El centro del conflicto radica en la activación del artículo 34 de la Convención Internacional, una medida extrema que el CED utilizó al considerar que la magnitud y la impunidad —cercana al 98% según sus cifras— exigen una intervención de la comunidad internacional. Juan Albán-Alencastro, presidente del Comité, señaló que, aunque no hay evidencia de una política federal deliberada para desaparecer personas, la persistencia de patrones de ataque contra la población civil y el hallazgo constante de fosas clandestinas justifican la alerta global.

Sin embargo, para la administración mexicana, esta interpretación es contradictoria, pues el propio comité reconoce la falta de una directriz gubernamental de exterminio, lo que a juicio de la SRE invalida la categoría de crimen de lesa humanidad bajo el Estatuto de Roma.
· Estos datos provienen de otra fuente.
Source: an optimization exercise on an open RTL-to-GDS flow (aim: small area). Production flows keep margins and buffers that such runs may drop. Only simulation tests tie the RTL to the original design; equivalence was not proved. No driver is modelled on the clock port, so clocking that relies on it looks cheaper here than on a real chip. Power figures rest on the tool's default switching activity, not on a simulated workload.

**flow/config.mk**
```make
export PLATFORM = sky130hd
export DESIGN_NAME = conv_input_cache
export DESIGN_NICKNAME = conv_input_cache
export VERILOG_FILES = /design/flow/design.v
export SDC_FILE = /design/flow/constraint.sdc
export NUM_CORES = 4
export LEC_CHECK = 0
export CAP_MARGIN = 20
export CORE_MARGIN = 2
export CORE_UTILIZATION = 40
export SLEW_MARGIN = 20
```
**flow/constraint.sdc**
```tcl
create_clock -name core_clock -period 4.0 [get_ports {clk}]
set_input_delay 0.8000 -clock core_clock [delete_from_list [all_inputs] [get_ports {clk}]]
set_output_delay 0.8000 -clock core_clock [all_outputs]
set_load 0.01 [all_outputs]
```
Por su parte, la Comisión Nacional de los Derechos Humanos (CNDH) se sumó a las críticas, señalando que el informe carece de una perspectiva histórica adecuada. El organismo autónomo afirmó que el CED ha privilegiado las narrativas de organizaciones no gubernamentales, como el Centro Prodh, por encima de los esfuerzos oficiales de búsqueda e identificación forense. La CNDH sostuvo que las desapariciones forzadas como política de Estado quedaron confinadas a los periodos de la "Guerra Sucia" (1951-1990) y la etapa más crítica de la "guerra contra el narcotráfico" (2006-2012).
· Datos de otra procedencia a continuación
Background: an optimization exercise with open tools, aiming at small area. Do not read the settings as production practice. The RTL was checked by simulation tests, not by an equivalence proof against the original design. No activity file was given, so power comes from the tool's default toggle rates.

$ cat design/flow/run.sh
#!/bin/bash
# synth_recipe.tcl (not shown) runs the flow's synth.tcl, then flattens the netlist and writes it again
# the make line also repeats each setting of config.mk as NAME=value (left out here)
make -C /OpenROAD-flow-scripts/flow DESIGN_CONFIG=/design/flow/config.mk WORK_HOME=/design/flow/orfs CLKGATE_MAP_FILE= SYNTH_SCRIPT=/design/flow/synth_recipe.tcl finish
$ cat design/flow/config.mk
export PLATFORM = sky130hd
export DESIGN_NAME = btb_predictor
export DESIGN_NICKNAME = btb_predictor
export VERILOG_FILES = /design/flow/design.v
export SDC_FILE = /design/flow/constraint.sdc
export NUM_CORES = 4
export LEC_CHECK = 0
export CAP_MARGIN = 20
export CORE_MARGIN = 2
export CORE_UTILIZATION = 40
export SLEW_MARGIN = 20
$ cat design/flow/constraint.sdc
create_clock -name core_clock -period 8.0 [get_ports {i_clk}]
set_input_delay 1.6000 -clock core_clock [delete_from_list [all_inputs] [get_ports {i_clk}]]
set_output_delay 1.6000 -clock core_clock [all_outputs]
set_load 0.01 [all_outputs]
Según la postura oficial, los casos actuales responden a dinámicas de criminalidad organizada que el Estado combate activamente mediante nuevas herramientas tecnológicas y marcos legales fortalecidos.
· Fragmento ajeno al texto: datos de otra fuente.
Background: an optimization exercise with open tools, aiming at small area and a short achievable clock period. Do not read the settings as production practice.
At most, simulation tests tie the RTL to the original design; equivalence was not proved.
No functional check of the RTL was part of runs 3 and 4.
Power figures rest on the tool's default switching activity, not on a simulated workload.

$ cat flow/run.sh
#!/bin/bash
# synth_recipe.tcl (not shown) runs the flow's synth.tcl, then flattens the netlist and writes it again
# the make line also repeats each setting of config.mk as NAME=value (left out here)
make -C /OpenROAD-flow-scripts/flow DESIGN_CONFIG=/design/flow/config.mk WORK_HOME=/design/flow/orfs CLKGATE_MAP_FILE= SYNTH_SCRIPT=/design/flow/synth_recipe.tcl finish
$ cat flow/constraint.sdc
create_clock -name core_clock -period 6.0 [get_ports {clk}]
set_input_delay 1.2000 -clock core_clock [delete_from_list [all_inputs] [get_ports {clk}]]
set_output_delay 1.2000 -clock core_clock [all_outputs]
set_load 0.01 [all_outputs]
$ cat flow/design.v
`timescale 1ns/1ns
`default_nettype none
module enigma_ctrl (
    input  wire        clk,
    input  wire        srstn,
    input  wire        load_i,
    input  wire        encrypt_i,
    input  wire  [5:0] code_i,
    output logic [5:0] stage_code_o,
    output logic       stage_load_o,
    output logic       stage_crypt_o
);
    localparam logic [1:0] IDLE  = 2'd0;
    localparam logic [1:0] LOAD  = 2'd1;
    localparam logic [1:0] READY = 2'd2;
    logic [1:0] state_q;
    logic [1:0] state_d;
    logic       load_ok;
    logic       crypt_ok;
    assign load_ok = (state_q == IDLE) || (state_q == LOAD);
    assign crypt_ok = (state_q == READY);
    always_comb begin
        state_d = state_q;
        case (state_q)
            IDLE: begin
                if (load_i) begin
                    state_d = LOAD;
                end
            end
            LOAD: begin
                if (!load_i) begin
                    state_d = READY;
                end
            end
            READY: begin
                state_d = READY;
            end
            default: begin
                state_d = IDLE;
            end
        endcase
    end
    always_ff @(posedge clk) begin
        if (!srstn) begin
            state_q <= IDLE;
        end else begin
            state_q <= state_d;
        end
    end
    always_ff @(posedge clk) begin
        if (!srstn) begin
            stage_code_o  <= '0;
            stage_load_o  <= 1'b0;
            stage_crypt_o <= 1'b0;
        end else begin
            stage_code_o  <= code_i;
            stage_load_o  <= load_i & load_ok;
            stage_crypt_o <= encrypt_i & crypt_ok;
        end
    end
endmodule
`default_nettype wire
`timescale 1ns/1ns
`default_nettype none
module rotor_table (
    input  wire          clk,
    input  wire          srstn,
    input  wire  [5:0]   stage_code_i,
    input  wire          stage_load_i,
    input  wire          stage_crypt_i,
    output logic [383:0] rotor_o,
    output logic [5:0]   fwd_o
);
    localparam int ROTOR_DEPTH = 64;
    logic [ROTOR_DEPTH-1:0][5:0] rotor_q;
    logic [ROTOR_DEPTH-1:0][5:0] rotor_d;
    always_comb begin
        rotor_d = rotor_q;
        if (stage_load_i) begin
            for (int k = 0; k < ROTOR_DEPTH - 1; k++) begin
                rotor_d[k] = rotor_q[k + 1];
            end
            rotor_d[ROTOR_DEPTH - 1] = stage_code_i;
        end else if (stage_crypt_i) begin
            for (int k = 1; k < ROTOR_DEPTH; k++) begin
                rotor_d[k] = rotor_q[k - 1];
            end
            rotor_d[0] = rotor_q[ROTOR_DEPTH - 1];
        end
    end
    always_ff @(posedge clk) begin
        if (!srstn) begin
            rotor_q <= '0;
        end else begin
            rotor_q <= rotor_d;
        end
    end
    assign rotor_o = rotor_q;
    assign fwd_o = rotor_q[stage_code_i];
endmodule
`default_nettype wire
`timescale 1ns/1ns
`default_nettype none
module return_path (
    input  wire          clk,
    input  wire          srstn,
    input  wire          stage_crypt_i,
    input  wire  [5:0]   fwd_i,
    input  wire  [383:0] rotor_i,
    output logic [5:0]   code_o,
    output logic         code_valid_o
);
    localparam int ROTOR_DEPTH = 64;
    logic [5:0] refl;
    logic [5:0] inv;
    assign refl = 6'(ROTOR_DEPTH - 1) - fwd_i;
    always_comb begin
        inv = '0;
        for (int j = ROTOR_DEPTH - 1; j >= 0; j--) begin
            if (rotor_i[6*j +: 6] == refl) begin
                inv = 6'(j);
            end
        end
    end
    always_ff @(posedge clk) begin
        if (!srstn) begin
            code_valid_o <= 1'b0;
        end else begin
            code_valid_o <= stage_crypt_i;
        end
    end
    always_ff @(posedge clk) begin
        if (!srstn) begin
            code_o <= '0;
        end else if (stage_crypt_i) begin
            code_o <= inv;
        end
    end
endmodule
`default_nettype wire
`timescale 1ns/1ns
`default_nettype none
module enigma_top (
    input  wire       clk,
    input  wire       srstn,
    input  wire       load_i,
    input  wire       encrypt_i,
    input  wire [5:0] code_i,
    output wire [5:0] code_o,
    output wire       code_valid_o
);
    wire [5:0]   stage_code;
    wire         stage_load;
    wire         stage_crypt;
    wire [383:0] rotor;
    wire [5:0]   fwd;
    enigma_ctrl u_ctrl (
        .clk           (clk),
        .srstn         (srstn),
        .load_i        (load_i),
        .encrypt_i     (encrypt_i),
        .code_i        (code_i),
        .stage_code_o  (stage_code),
        .stage_load_o  (stage_load),
        .stage_crypt_o (stage_crypt)
    );
    rotor_table u_rotor (
        .clk           (clk),
        .srstn         (srstn),
        .stage_code_i  (stage_code),
        .stage_load_i  (stage_load),
        .stage_crypt_i (stage_crypt),
        .rotor_o       (rotor),
        .fwd_o         (fwd)
    );
    return_path u_return (
        .clk           (clk),
        .srstn         (srstn),
        .stage_crypt_i (stage_crypt),
        .fwd_i         (fwd),
        .rotor_i       (rotor),
        .code_o        (code_o),
        .code_valid_o  (code_valid_o)
    );
endmodule
`default_nettype wire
El Gobierno Federal enfatizó que el informe del CED ignora hitos recientes, como la implementación de la Alerta Nacional de Búsqueda y las reformas sustanciales a la ley aprobadas en julio de 2025. En un comunicado detallado, la Segob defendió la creación de la Plataforma Única de Identidad y la consolidación del Banco Nacional de Datos Forenses como pruebas de una "transformación estructural" que no fue debidamente ponderada por los expertos de la ONU.

Además, las autoridades mexicanas denunciaron posibles conflictos de interés dentro del comité, sugiriendo que algunos de sus miembros mantienen vínculos estrechos con agrupaciones que han impulsado litigios internacionales contra el país, lo que restaría imparcialidad a sus conclusiones.

Desde la sociedad civil, la respuesta ha sido de respaldo a las Naciones Unidas. Organizaciones como la Federación Internacional por los Derechos Humanos (FIDH) celebraron la decisión de llevar el tema ante la Asamblea General, considerándolo un espacio necesario para que la comunidad internacional coadyuve en la erradicación de esta crisis. Los colectivos de familiares de víctimas lamentaron la reacción del Estado, argumentando que el rechazo al informe solo profundiza la brecha entre las instituciones y quienes buscan a sus seres queridos. Para estos grupos, las cifras de más de 6,000 cadáveres hallados en fosas recientes son evidencia irrefutable de que la tragedia no ha sido contenida, independientemente de los cambios en la narrativa oficial.

Con este choque diplomático, la relación entre México y los mecanismos de protección de derechos humanos de la ONU entra en una fase de tensión sin precedentes. Mientras el Ejecutivo mexicano reitera su compromiso con la verdad y la justicia, también deja claro que no aceptará "intervencionismos" basados en lecturas que considera parciales.

El caso ahora pasará a los foros de la Asamblea General en Nueva York, donde se espera un intenso debate sobre las obligaciones soberanas frente a la supervisión internacional. Por ahora, México mantiene su defensa en que la crisis es un desafío de seguridad heredado y en vías de resolución, rechazando cualquier estigma que catalogue su situación actual como un crimen sistemático de Estado.